Avoidance of tobacco exposure (both active and passive measures) and toxic fumes are of invaluable importance in primary prevention of COPD. All smokers should be offered interventions aimed at smoking cessation, including pharmacotherapy and counseling. Although smoking cessation may be associated with minor short-term adverse effects such as weight gain and constipation, its long-term benefits are unquestionable.[17] For disease due to occupational exposures, primary prevention is achieved by elimination or reduction of exposures in the workplace.

Secondary prevention

Vaccination against viral influenza and Streptococcus pneumoniae is strongly recommended in all patients with cardiopulmonary diseases, including COPD.

Use of calcium and other medication may be necessary to prevent or treat osteoporosis in some patients, especially older women on long-term corticosteroid therapy. Bone density scans are done to evaluate progression of this condition.

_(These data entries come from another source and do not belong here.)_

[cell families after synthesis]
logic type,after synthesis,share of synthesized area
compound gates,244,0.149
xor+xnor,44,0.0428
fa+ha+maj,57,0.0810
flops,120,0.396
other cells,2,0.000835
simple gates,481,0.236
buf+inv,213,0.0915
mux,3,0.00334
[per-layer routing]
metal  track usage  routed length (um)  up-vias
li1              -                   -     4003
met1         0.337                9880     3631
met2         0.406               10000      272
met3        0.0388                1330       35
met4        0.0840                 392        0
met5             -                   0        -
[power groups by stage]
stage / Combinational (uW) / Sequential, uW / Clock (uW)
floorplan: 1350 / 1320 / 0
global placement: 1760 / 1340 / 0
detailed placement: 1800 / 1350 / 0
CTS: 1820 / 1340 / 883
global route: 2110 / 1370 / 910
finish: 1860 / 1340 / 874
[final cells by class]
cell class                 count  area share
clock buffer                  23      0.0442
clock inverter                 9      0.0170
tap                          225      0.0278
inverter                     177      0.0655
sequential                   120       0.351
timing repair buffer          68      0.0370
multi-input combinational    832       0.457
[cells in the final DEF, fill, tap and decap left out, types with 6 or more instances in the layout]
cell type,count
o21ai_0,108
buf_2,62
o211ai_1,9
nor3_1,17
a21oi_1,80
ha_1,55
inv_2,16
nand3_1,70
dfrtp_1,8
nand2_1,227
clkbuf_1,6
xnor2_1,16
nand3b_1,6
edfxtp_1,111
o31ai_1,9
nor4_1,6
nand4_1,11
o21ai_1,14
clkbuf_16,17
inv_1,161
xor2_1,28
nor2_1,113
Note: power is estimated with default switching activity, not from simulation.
**config.mk**
```make
export PLATFORM = sky130hd
export DESIGN_NAME = bba_ctrl
export DESIGN_NICKNAME = d
export VERILOG_FILES = /design/src/rtl/bba_pkg.sv /design/src/rtl/bba_ctrl.sv
export SDC_FILE = /design/constraint.sdc
export NUM_CORES = 1
export LEC_CHECK = 0
export BUFFER_PORTS_ARGS = -buffer_cell sky130_fd_sc_hd__buf_2
export CAP_MARGIN = 20
export CORE_MARGIN = 5
export CORE_UTILIZATION = 45
export CTS_BUF_LIST = sky130_fd_sc_hd__clkbuf_4 sky130_fd_sc_hd__clkbuf_8 sky130_fd_sc_hd__clkbuf_16
export DETAILED_ROUTE_END_ITERATION = 10
export MAX_ROUTING_LAYER = met4
export PLACE_DENSITY = 0.73
export SLEW_MARGIN = 20
export SYNTH_ARGS = -nofsm -noshare
export SYNTH_HDL_FRONTEND = slang
export SYNTH_SLANG_ARGS = --single-unit
```
**constraint.sdc**
```tcl
create_clock -name clk_i -period 1.85 [get_ports clk_i]
set_input_delay 0.0925 -clock clk_i [delete_from_list [all_inputs] [get_ports clk_i]]
set_output_delay 0.0925 -clock clk_i [all_outputs]
set_load 0.01 [all_outputs]
```
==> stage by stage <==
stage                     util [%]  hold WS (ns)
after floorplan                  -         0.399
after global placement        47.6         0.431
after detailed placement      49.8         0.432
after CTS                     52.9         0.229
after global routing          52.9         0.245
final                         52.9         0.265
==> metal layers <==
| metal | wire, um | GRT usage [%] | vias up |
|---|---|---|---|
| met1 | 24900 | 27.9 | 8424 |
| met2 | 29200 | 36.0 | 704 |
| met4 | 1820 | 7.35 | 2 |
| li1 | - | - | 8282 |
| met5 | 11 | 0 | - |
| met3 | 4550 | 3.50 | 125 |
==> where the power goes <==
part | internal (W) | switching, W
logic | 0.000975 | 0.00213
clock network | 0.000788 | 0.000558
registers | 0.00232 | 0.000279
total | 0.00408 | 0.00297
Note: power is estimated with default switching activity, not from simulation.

There are conflicting data with regards to prophylactic antibiotic therapies. Prophylactic antibiotics, such as macrolides, may be considered for reducing the risk of acute exacerbation.[147][148] While current guidelines do not yet advocate the use of prophylactic antibiotics, evidence from the MACRO study suggests that azithromycin reduces the risk of acute exacerbations in patients with COPD. However, when administered for 1 year, the most noted side effect was a decrement in hearing.[149] [ Cochrane Clinical Answers logo ] Azithromycin therapy is believed to be most effective in preventing acute exacerbation with a great efficacy in older patients and milder Global Initiative for Chronic Obstructive Lung Disease (GOLD) stages. Little evidence of treatment benefit is seen in current smokers.[114]

Physical activity is recommended for all patients with COPD.[1]